Chapter 19 - The Syndrome of Hypertension and Hyperkalemia (Pseudohypoaldosteronism Type II): WNK Kinases Regulate the Balance Between Renal Salt Reabsorption and Potassium Secretion

Abstract

The molecular genetic discovery that mutations in WNK1 and WNK4 cause pseudohypoaldosteronism type II (PHAII), has unraveled the complex mechanism by which the kidney regulates the balance between salt reabsorption and potassium secretion. Logical targets include the sodium and chloride reabsorption pathways mediated by Na-Cl cotransporter (NCC) and epithelial sodium channel (ENaC), the mediators and regulators of distal nephron potassium secretion, including renal outer medullary potassium channel (ROMK), the BK potassium channel, and ENaC, the paracellular chloride flux pathway, and the apical H+-ATPase involved in distal proton secretion.
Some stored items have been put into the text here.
--- config.mk ---
export PLATFORM = sky130hd
export DESIGN_NAME = stx_etx_frame_builder
export DESIGN_NICKNAME = d
export VERILOG_FILES = /design/src/rtl/sefb_pkg.sv /design/src/rtl/sefb_emitter.sv /design/src/rtl/stx_etx_frame_builder.sv
export VERILOG_INCLUDE_DIRS = /design/src /design/src/rtl
export SDC_FILE = /design/constraint.sdc
export NUM_CORES = 1
export LEC_CHECK = 0
export BUFFER_PORTS_ARGS = -buffer_cell sky130_fd_sc_hd__buf_2
export CORE_MARGIN = 2
export CORE_UTILIZATION = 58
export DETAILED_ROUTE_END_ITERATION = 16
export HOLD_SLACK_MARGIN = 0.12
export PLACE_DENSITY = 0.86
export SYNTH_ARGS = -nofsm -noshare
export SYNTH_HDL_FRONTEND = slang
export SYNTH_HIERARCHICAL = 1
export SYNTH_SLANG_ARGS = --single-unit
--- constraint.sdc ---
create_clock -name clk -period 2.9 [get_ports clk]
set_clock_uncertainty 0.05 [all_clocks]
set_input_delay 0.29 -clock clk [delete_from_list [all_inputs] [get_ports clk]]
set_output_delay 0.29 -clock clk [all_outputs]
set_load 0.03 [all_outputs]
--- src/rtl/stx_etx_frame_builder_defines.svh ---
// ----------------------------------------------------------------------------
// Assertion macros for the STX/ETX frame builder
// Shared helpers that write clocked, reset-qualified concurrent assertions.
// ----------------------------------------------------------------------------
`ifndef STX_ETX_FRAME_BUILDER_DEFINES_SVH
`define STX_ETX_FRAME_BUILDER_DEFINES_SVH

// The antecedent holds in the same cycle as the consequent.
`define SEFB_ASSERT_SAME(label, ante, cons, msg) \
    label: assert property (@(posedge clk) disable iff (!rst_n) (ante) |-> (cons)) \
        else $error(msg);

// The consequent holds in the cycle after the antecedent.
`define SEFB_ASSERT_NEXT(label, ante, cons, msg) \
    label: assert property (@(posedge clk) disable iff (!rst_n) (ante) |=> (cons)) \
        else $error(msg);

`endif

--- src/rtl/sefb_pkg.sv ---
// ----------------------------------------------------------------------------
// sefb_pkg
// Constants, types and helpers shared by the frame builder modules.
// ----------------------------------------------------------------------------
package sefb_pkg;

    localparam logic [7:0] FRAME_STX = 8'h02;
    localparam logic [7:0] FRAME_ETX = 8'h03;
    localparam logic [7:0] FRAME_CR  = 8'h0D;
    localparam logic [7:0] BYTE_MASK = 8'hFF;

    localparam logic [7:0] ASCII_ZERO   = 8'h30;
    localparam logic [7:0] ASCII_A_LESS = 8'h37;
    localparam logic [3:0] NIBBLE_TEN   = 4'd10;

    typedef enum logic [2:0] {
        POS_STX,
        POS_DATA,
        POS_ETX,
        POS_HEX_HI,
        POS_HEX_LO,
        POS_CR
    } sefb_pos_t;

    typedef struct packed {
        logic [7:0] payload;
        logic       has_stx;
        logic       has_tail;
        logic [7:0] checksum;
    } sefb_item_t;

    function automatic logic [7:0] hex_digit(input logic [3:0] nibble);
        logic [7:0] code;
        if (nibble < NIBBLE_TEN)
        begin
            code = ASCII_ZERO + {4'd0, nibble};
        end
        else
        begin
            code = ASCII_A_LESS + {4'd0, nibble};
        end
        return code & BYTE_MASK;
    endfunction

endpackage

--- src/rtl/sefb_emitter.sv ---
// ----------------------------------------------------------------------------
// sefb_emitter
// Holds one prepared item and sends its frame bytes one per cycle, while the
// receiver takes them, through a registered output stage.
// ----------------------------------------------------------------------------
`include "stx_etx_frame_builder_defines.svh"

module sefb_emitter (
    input  logic               clk,
    input  logic               rst_n,
    input  logic               in_valid,
    output logic               in_ready,
    input  sefb_pkg::sefb_item_t item,
    output logic               out_valid,
    input  logic               out_ready,
    output logic [7:0]         out_byte,
    output logic               out_end
);
    import sefb_pkg::*;

    logic       a_valid_reg;
    logic       a_valid_next;
    sefb_item_t item_reg;
    sefb_pos_t  pos_reg;
    sefb_pos_t  pos_next;
    logic       o_valid_reg;
    logic       o_valid_next;
    logic [7:0] o_data_reg;
    logic       o_last_reg;

    logic       emit;
    logic       final_pos;
    logic       load;
    sefb_pos_t  pos_step;
    logic [7:0] byte_sel;

    assign emit      = a_valid_reg && (!o_valid_reg || out_ready);
    assign final_pos = (pos_reg == POS_CR) || ((pos_reg == POS_DATA) && !item_reg.has_tail);
    assign in_ready  = !a_valid_reg || (emit && final_pos);
    assign load      = in_valid && in_ready;

    always_comb
    begin
        unique case (pos_reg)
            POS_STX:
            begin
                byte_sel = FRAME_STX;
                pos_step = POS_DATA;
            end
            POS_DATA:
            begin
                byte_sel = item_reg.payload;
                pos_step = POS_ETX;
            end
            POS_ETX:
            begin
                byte_sel = FRAME_ETX;
                pos_step = POS_HEX_HI;
            end
            POS_HEX_HI:
            begin
                byte_sel = hex_digit(item_reg.checksum[7:4]);
                pos_step = POS_HEX_LO;
            end
            POS_HEX_LO:
            begin
                byte_sel = hex_digit(item_reg.checksum[3:0]);
                pos_step = POS_CR;
            end
            POS_CR:
            begin
                byte_sel = FRAME_CR;
                pos_step = POS_STX;
            end
            default:
            begin
                byte_sel = FRAME_CR;
                pos_step = POS_STX;
            end
        endcase
    end

    always_comb
    begin
        a_valid_next = a_valid_reg;
        pos_next     = pos_reg;
        priority if (load)
        begin
            a_valid_next = 1'b1;
            pos_next     = item.has_stx ? POS_STX : POS_DATA;
        end
        else if (emit && final_pos)
        begin
            a_valid_next = 1'b0;
        end
        else if (emit)
        begin
            pos_next = pos_step;
        end

        o_valid_next = o_valid_reg;
        priority if (emit)
        begin
            o_valid_next = 1'b1;
        end
        else if (out_ready)
        begin
            o_valid_next = 1'b0;
        end
    end

    always_ff @(posedge clk or negedge rst_n)
    begin
        if (!rst_n)
        begin
            a_valid_reg <= 1'b0;
            pos_reg     <= POS_STX;
            o_valid_reg <= 1'b0;
        end
        else
        begin
            a_valid_reg <= a_valid_next;
            pos_reg     <= pos_next;
            o_valid_reg <= o_valid_next;
        end
    end

    always_ff @(posedge clk)
    begin
        if (load)
        begin
            item_reg <= item;
        end
        if (emit)
        begin
            o_data_reg <= byte_sel;
            o_last_reg <= (pos_reg == POS_CR);
        end
    end

    assign out_valid = o_valid_reg;
    assign out_byte  = o_data_reg;
    assign out_end   = o_last_reg;

    `SEFB_ASSERT_SAME(a_end_is_cr, o_valid_reg && o_last_reg, o_data_reg == FRAME_CR, "frame end not on CR")
    `SEFB_ASSERT_SAME(a_tail_only_with_last, a_valid_reg && !item_reg.has_tail, pos_reg == POS_STX || pos_reg == POS_DATA, "tail position without last byte")
    `SEFB_ASSERT_NEXT(a_load_holds_item, load, a_valid_reg, "accepted item not held")
    `SEFB_ASSERT_NEXT(a_emit_fills_output, emit, o_valid_reg, "emitted byte not presented")

endmodule

--- src/rtl/stx_etx_frame_builder.sv ---
// ----------------------------------------------------------------------------
// stx_etx_frame_builder
// Wraps a stream of payload bytes in STX/ETX frames with an ASCII hex checksum.
// ----------------------------------------------------------------------------
// Payload bytes enter on s_axis, with tlast on the final byte of a frame.
// Frame bytes leave on m_axis: STX, the payload, ETX, two uppercase hex
// digits of the checksum (sum of STX, payload and ETX, modulo 256) and CR,
// with tlast on the CR.
// Each item is held in one register and its frame bytes are sent one per
// cycle while the receiver takes them, through a registered output stage,
// so the first byte passes the item register and then the output register.
// A middle byte sends only itself, the first byte of a frame is preceded
// by STX and the last byte is followed by ETX, the two hex digits and CR;
// the output stage carries a single byte per cycle.
// A new item is taken if none is held or as the held item sends its last byte.
// When the receiver stalls, the output byte holds and s_axis_tready falls
// once the held item can make no progress.
// Reset empties both stages, clears the running checksum and closes any
// open frame.
// ----------------------------------------------------------------------------
`include "stx_etx_frame_builder_defines.svh"

module stx_etx_frame_builder (
    input  logic       clk,
    input  logic       rst_n,
    input  logic       s_axis_tvalid,
    output logic       s_axis_tready,
    input  logic [7:0] s_axis_tdata,   // [7:0] payload_byte
    input  logic       s_axis_tlast,
    output logic       m_axis_tvalid,
    input  logic       m_axis_tready,
    output logic [7:0] m_axis_tdata,   // [7:0] frame_byte
    output logic       m_axis_tlast
);
    import sefb_pkg::*;

    logic [7:0] running_sum_reg;
    logic [7:0] running_sum_next;
    logic       in_frame_reg;
    logic       in_frame_next;

    logic       accept;
    logic [7:0] base_sum;
    logic [7:0] payload_sum;
    sefb_item_t item;

    assign accept      = s_axis_tvalid && s_axis_tready;
    assign base_sum    = in_frame_reg ? running_sum_reg : FRAME_STX;
    assign payload_sum = base_sum + s_axis_tdata;

    always_comb
    begin
        item.payload  = s_axis_tdata;
        item.has_stx  = !in_frame_reg;
        item.has_tail = s_axis_tlast;
        item.checksum = payload_sum + FRAME_ETX;

        running_sum_next = running_sum_reg;
        in_frame_next    = in_frame_reg;
        if (accept)
        begin
            running_sum_next = s_axis_tlast ? 8'd0 : payload_sum;
            in_frame_next    = !s_axis_tlast;
        end
    end

    always_ff @(posedge clk or negedge rst_n)
    begin
        if (!rst_n)
        begin
            running_sum_reg <= 8'd0;
            in_frame_reg    <= 1'b0;
        end
        else
        begin
            running_sum_reg <= running_sum_next;
            in_frame_reg    <= in_frame_next;
        end
    end

    sefb_emitter u_emitter (
        .clk       (clk),
        .rst_n     (rst_n),
        .in_valid  (s_axis_tvalid),
        .in_ready  (s_axis_tready),
        .item      (item),
        .out_valid (m_axis_tvalid),
        .out_ready (m_axis_tready),
        .out_byte  (m_axis_tdata),
        .out_end   (m_axis_tlast)
    );

    `SEFB_ASSERT_SAME(a_closed_sum_zero, !in_frame_reg, running_sum_reg == 8'd0, "sum not cleared outside a frame")
    `SEFB_ASSERT_NEXT(a_last_closes_frame, accept && s_axis_tlast, !in_frame_reg, "frame left open after last byte")
    `SEFB_ASSERT_NEXT(a_byte_opens_frame, accept && !s_axis_tlast, in_frame_reg, "frame not open after middle byte")

endmodule
==> results of run 1 <==
## cell usage in the layout (no fill, tap or decap), types with 3 or more instances in the layout
| master | synthesis | routed |
|---|---|---|
| a21oi_1 | 8 | 8 |
| a31oi_1 | 5 | 5 |
| and2_1 | 8 | 8 |
| buf_2 | 2 | 23 |
| buf_4 | 1 | 3 |
| clkbuf_8 | 0 | 6 |
| dfrtp_1 | 14 | 14 |
| edfxtp_1 | 26 | 26 |
| ha_1 | 10 | 10 |
| inv_1 | 13 | 13 |
| nand2_1 | 22 | 22 |
| nand2b_1 | 6 | 6 |
| nand3_1 | 5 | 5 |
| nor2_1 | 12 | 12 |
| nor2b_1 | 3 | 3 |
| o21ai_0 | 12 | 12 |
| o31ai_1 | 3 | 3 |
| xnor2_1 | 6 | 6 |
| xor2_1 | 9 | 9 |
## timing repair
action	4_1_cts	5_1_grt
hold endpoints to repair	14	0
hold buffers	1	0
buffers inserted	0	0
## metal layers
metal	vias up	GRT usage, %	wire [um]
li1	800	-	-
met3	10	5.45	165
met2	39	38.0	2130
met1	761	26.7	1820
met4	0	9.11	80
met5	-	0	0
## power breakdown
| group | internal, W | leakage (nW) | switching [W] |
|---|---|---|---|
| sequential | 0.000848 | 0.419 | 0.000157 |
| clock | 0.000277 | 0.0588 | 0.000195 |
| combinational | 0.000426 | 0.572 | 0.000642 |
| total | 0.00155 | 1.05 | 0.000994 |
## cell type report
type / count / area, um2 / area share [%]
clock inverters: 2 / 33.8 / 1.35
clock buffers: 6 / 82.6 / 3.30
well taps: 48 / 60.1 / 2.40
flip-flops and latches: 40 / 1130 / 45.2
inverters: 14 / 52.6 / 2.10
repair buffers: 27 / 148 / 5.89
multi-input cells: 146 / 997 / 39.8
## cell families after synthesis
| group | count (synthesis) | share of synthesized area, % |
|---|---|---|
| XOR/XNOR | 15 | 5.94 |
| buffers and inverters | 21 | 3.84 |
| adder cells (fa/ha/maj) | 11 | 6.56 |
| AO/OA/AOI/OAI | 50 | 15.7 |
| flip-flops | 40 | 51.1 |
| multiplexers | 2 | 0.905 |
| AND/OR/NAND/NOR | 68 | 15.9 |
## per-stage QoR
step                total power [W]  instances  cell area [um2]
floorplan                   0.00182        207             2210
global placement            0.00202        274             2380
detailed placement          0.00207        274             2380
CTS                         0.00255        283             2500
global route                0.00272        283             2500
finish                      0.00255        283             2500
## final timing paths
kind / end / slack [ns] / cells after the start
min reg2reg: running_sum_reg[0]$_DFFE_PN0P_ / 0.43 / 2
max reg2reg: u_emitter/item_reg[7]$_DFFE_PP_ / 0.33 / 10
min in group asynchronous: running_sum_reg[0]$_DFFE_PN0P_ / 0.37 / 2
max in group asynchronous: u_emitter/pos_reg[0]$_DFFE_PN0P_ / 2.17 / 2
min: u_emitter/item_reg[10]$_DFFE_PP_ / 0.15 / 1
max: u_emitter/item_reg[7]$_DFFE_PP_ / 0.33 / 10
## critical path, cell delays in order, from the launching register on
cell and delay, ns:
dfrtp_1 0.37, buf_4 0.16, nand2b_1 0.11, inv_1 0.07, fa_1 0.42, nand2b_1 0.20, a21oi_1 0.17, xor2_1 0.26
and2_2 0.21, nand4b_1 0.12, xor2_1 0.17
==> flow_metrics.env, run 1 <==
export IMPL_status="finished clean"
export IMPL_hold_class="input pin to flop"
export IMPL_post_cts_resized=0
export IMPL_htree_levels=2
export IMPL_hold_viol=0
export IMPL_worstSetupPathType="flop to flop"
export IMPL_hold_path_startpoint="s_axis_tdata[0]"
export IMPL_clock_fmax_mhz=389
export IMPL_rsz0062_at_grt="no"
export IMPL_yosys_area_top_type="edfxtp_1"
export IMPL_ctsLongestPathBuffers=2
export IMPL_arrival_ns=2.56
export IMPL_clkSinkCount=40
export IMPL_setup_slack_ns=0.332
export IMPL_antenna_found_initial=0
export IMPL_numCtsBuffers=5
export IMPL_grt_max_degree=21
export IMPL_relSlewSlack_pct=62.7
export IMPL_nets=258
export IMPL_synthTopCellsByArea="edfxtp_1 (35%), dfrtp_1 (16%), ha_1 (5.7%)"
export IMPL_cts_root_buf="clkbuf_8"
export IMPL_tns_ns=0
export IMPL_synth_avg_cell_area_um2=10.7
export IMPL_ir_drop_uv=659
export IMPL_ant_nets=0
export IMPL_cp_data_required_time_ns=2.89
export IMPL_grt_overflow_total=0
export IMPL_setup_violations_final=0
export IMPL_vias=1610
export IMPL_diodes=0
export IMPL_routed_via_density=5.69
export IMPL_clock_latency_ns=0.29
export IMPL_area_growth_syn_to_layout_pct=13.2
export IMPL_start_util_pct=60.5
export IMPL_end_kind="flop"
export IMPL_maxCapViolCount=0
export IMPL_core_area_um2=3660
export IMPL_die_x_um=65.8
export IMPL_fillCellCount=272
export IMPL_drive_gt1_share_pct=18.3
export IMPL_p_leak_nw=1.05
export IMPL_track_usage_pct=22.2
export IMPL_grt_pass1_vias=1607
export IMPL_synth_cell_type_count=48
export IMPL_yosysMostFrequentCell="edfxtp_1"
export IMPL_die_area_um2=4330
export IMPL_ys_flop_type="edfxtp_1"
export IMPL_cp_startpoint="in_frame_reg$_DFFE_PN0P_"
export IMPL_final_core_util_pct=68.4
export IMPL_finalMaxSlewViolations=0
export IMPL_io_buffers=23
export IMPL_period_share_pct=88.6
export IMPL_grt_pass1_wl_um=7110
export IMPL_cts_clk_slew_worst_paths_ns=0.08
export IMPL_power_density_nw_per_um2=1020
export IMPL_synth_top_cells_by_count="edfxtp_1 (26), nand2_1 (22), dfrtp_1 (14)"
export IMPL_synth_edf_count=26
export IMPL_rr_startpoint="in_frame_reg$_DFFE_PN0P_"
export IMPL_post_drt_wl_per_cell_um=14.8
export IMPL_syn_area_um2=2210
export IMPL_drt_initial_drc_count=135
export IMPL_finalWirelength_um=4200
export IMPL_synth_seq_cells=40
export IMPL_post_place_ws_ns=0.397
export IMPL_min_period_ns=2.57
export IMPL_std_cell_rows=22
export IMPL_worstMarginPinSlew_ns=0.560
export IMPL_syn_inst=207
export IMPL_largest_reg_flops=17
export IMPL_dieHeight_um=65.8
export IMPL_hpwl_um=3120
export IMPL_seq_area_frac_synth_pct=51.1
export IMPL_place_gp_congestion=0.882
export IMPL_yosysWarnings=6
export IMPL_drtPass1Iterations=4
export IMPL_drc=0
export IMPL_syn_num_nets=231
export IMPL_cts_tree="yes"
export IMPL_cp_max_fo=9
export IMPL_async_reset_ff_share_pct=35.0
export IMPL_io_pins=24
export IMPL_synth_top_area_share_pct=35.3
export IMPL_holdWs_ns=0.149
export IMPL_start_kind="flop"
Power figures use the tool's default switching activity.
==> run 2: changes to the inputs <==
CAP_MARGIN = 0   (was default)
CORE_UTILIZATION = 62   (was 58)
PLACE_DENSITY = 0.91   (was 0.86)
clock period = 3.3 ns   (was 2.9 ns; I/O delays follow)
==> run 2 against run 1 <==
  * Setup slack gained 0.21 ns
  * Hold slack lost 0.018 ns
  * Critical path type unchanged
  * Sequential share of layout area grew 0.78 points
  * Largest power group unchanged
  * Highest routed layer unchanged
  * Maximum frequency shrank 6.9%
  * Utilization grew 4.2 points
  * Total power shrank 18%
  * Sequential power shrank 11%
  * Register-to-register slack gained 0.21 ns
  * Non-clock buffer count is the same
  * Cell count shrank 0.71%
==> flow_metrics.env, run 2 (synthesized netlist as in run 1, its figures left out) <==
export IMPL_grt_max_degree=21
export IMPL_cts_clk_slew_worst_paths_ns=0.11
export IMPL_nets=258
export IMPL_track_usage_pct=22.5
export IMPL_post_cts_resized=0
export IMPL_std_cell_rows=21
export IMPL_die_x_um=63.8
export IMPL_cp_data_required_time_ns=3.35
export IMPL_grt_pass1_wl_um=6840
export IMPL_numCtsBuffers=5
export IMPL_reg2reg_depth=10
export IMPL_setup_violations_final=0
export IMPL_clkSinkCount=40
export IMPL_min_period_ns=2.76
export IMPL_ctsLongestPathBuffers=2
export IMPL_cts_root_buf="clkbuf_4"
export IMPL_tns_ns=0
export IMPL_post_place_ws_ns=0.586
export IMPL_drive_gt1_share_pct=17.0
export IMPL_die_area_um2=4060
export IMPL_end_kind="flop"
export IMPL_largest_reg_flops=17
export IMPL_mostFrequentLayoutCells="edfxtp_1 (26), buf_2 (23), nand2_1 (22)"
export IMPL_dieHeight_um=63.8
export IMPL_power_density_nw_per_um2=849
export IMPL_area_growth_syn_to_layout_pct=11.2
export IMPL_ant_nets=0
export IMPL_io_buffers=23
export IMPL_post_drt_wl_per_cell_um=14.9
export IMPL_start_kind="flop"
export IMPL_maxCapViolCount=0
export IMPL_status="finished clean"
export IMPL_finalMaxSlewViolations=0
export IMPL_drt_initial_drc_count=125
export IMPL_routed_via_density=5.72
export IMPL_grt_pass1_vias=1528
export IMPL_clock_fmax_mhz=363
export IMPL_multiInputGateArea_um2=997
export IMPL_period_share_pct=83.6
export IMPL_p_leak_nw=1.03
export IMPL_setup_slack_ns=0.542
export IMPL_ir_drop_uv=450
export IMPL_grt_overflow_total=0
export IMPL_htree_levels=2
export IMPL_fillCellCount=225
export IMPL_arrival_ns=2.81
export IMPL_diodes=0
export IMPL_place_gp_congestion=0.830
export IMPL_worstMarginPinSlew_ns=0.844
export IMPL_drtPass1Iterations=4
export IMPL_cts_tree="yes"
export IMPL_vias=1608
export IMPL_final_common_cell="edfxtp_1"
export IMPL_io_pins=24
export IMPL_worstSetupPathType="flop to flop"
export IMPL_start_util_pct=65.3
export IMPL_cp_max_fo=10
export IMPL_antenna_found_initial=0
export IMPL_relSlewSlack_pct=43.7
export IMPL_finalWirelength_um=4180
export IMPL_hpwl_um=3000
export IMPL_rsz0062_at_grt="no"
export IMPL_drc=0
export IMPL_min_path_cells=1
export IMPL_hold_class="input pin to flop"
export IMPL_core_area_um2=3390
export IMPL_regArea_um2=1130
export IMPL_hold_viol=0
export IMPL_finalPower_w=0.00209
export IMPL_clock_latency_ns=0.36
[run 2: cell types whose count changed in the layout (fill, tap and decap cells not counted)]
| cell | change |
|---|---|
| buf_4 | -3 |
| bufinv_16 | -1 |
| clkbuf_1 | +1 |
| clkbuf_4 | +5 |
| clkbuf_8 | -4 |
| clkinv_1 | -1 |
| dlygate4sd3_1 | +3 |
[run 2: worst paths after layout]
path                                           startpoint                               end  slack [ns]
setup / recovery                 in_frame_reg$_DFFE_PN0P_   u_emitter/item_reg[7]$_DFFE_PP_        0.54
hold / removal                            s_axis_tdata[4]  u_emitter/item_reg[14]$_DFFE_PP_        0.13
setup reg to reg                 in_frame_reg$_DFFE_PN0P_   u_emitter/item_reg[7]$_DFFE_PP_        0.54
hold reg to reg            running_sum_reg[0]$_DFFE_PN0P_    running_sum_reg[0]$_DFFE_PN0P_        0.43
max in group asynchronous                           rst_n    running_sum_reg[6]$_DFFE_PN0P_        2.57
min in group asynchronous                           rst_n    running_sum_reg[4]$_DFFE_PN0P_        0.36
[run 2: repair_timing]
item                                    in CTS  in global routing
buffers inserted                             0                  0
hold buffers                                 4                  0
endpoints found under the setup margin       0                  0
hold endpoints to repair                    17                  0
[run 2: stage by stage]
| stage | hold slack, ns | area (um2) | std cells | utilization (%) |
|---|---|---|---|---|
| detailed placement | 0.206 | 2350 | 269 | 69.4 |
| finish | 0.131 | 2460 | 281 | 72.6 |
| floorplan | -0.0156 | 2210 | 207 | - |
| global placement | 0.198 | 2350 | 269 | 69.4 |
| global route | 0.122 | 2460 | 281 | 72.6 |
| CTS | 0.120 | 2460 | 281 | 72.6 |
[run 2: worst max-delay path, stage by stage, from the launching register on]
cell and delay, ns:
dfrtp_1 0.52, and2_1 0.18, ha_1 0.17, inv_1 0.06, fa_1 0.40, nand2b_1 0.20
a21oi_1 0.17, xor2_1 0.27, and2_2 0.21, nand4b_1 0.12, xor2_1 0.17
The marked impairment in renal potassium secretion is the most consistent feature of PHAII and suggests several potential targets. The potassium channel ROMK is the major mediator of renal potassium secretion in the connecting tubule (CNT)/CCD under normal circumstances and is one possible target of WNK4. ENaC, the major pathway for electrogenic sodium reabsorption in the CNT and CCD, is another potential target of the WNKs. ENaC activity produces the lumen-negative potential and is required for normal potassium secretion, as revealed by inherited and acquired alteration in ENaC activity. States featuring increased ENaC activity often cause hypokalemia owing to the increased lumen-negative potential but mutations that result in loss of ENaC function lead to impaired production of a lumen-negative potential and often profound hyperkalemia.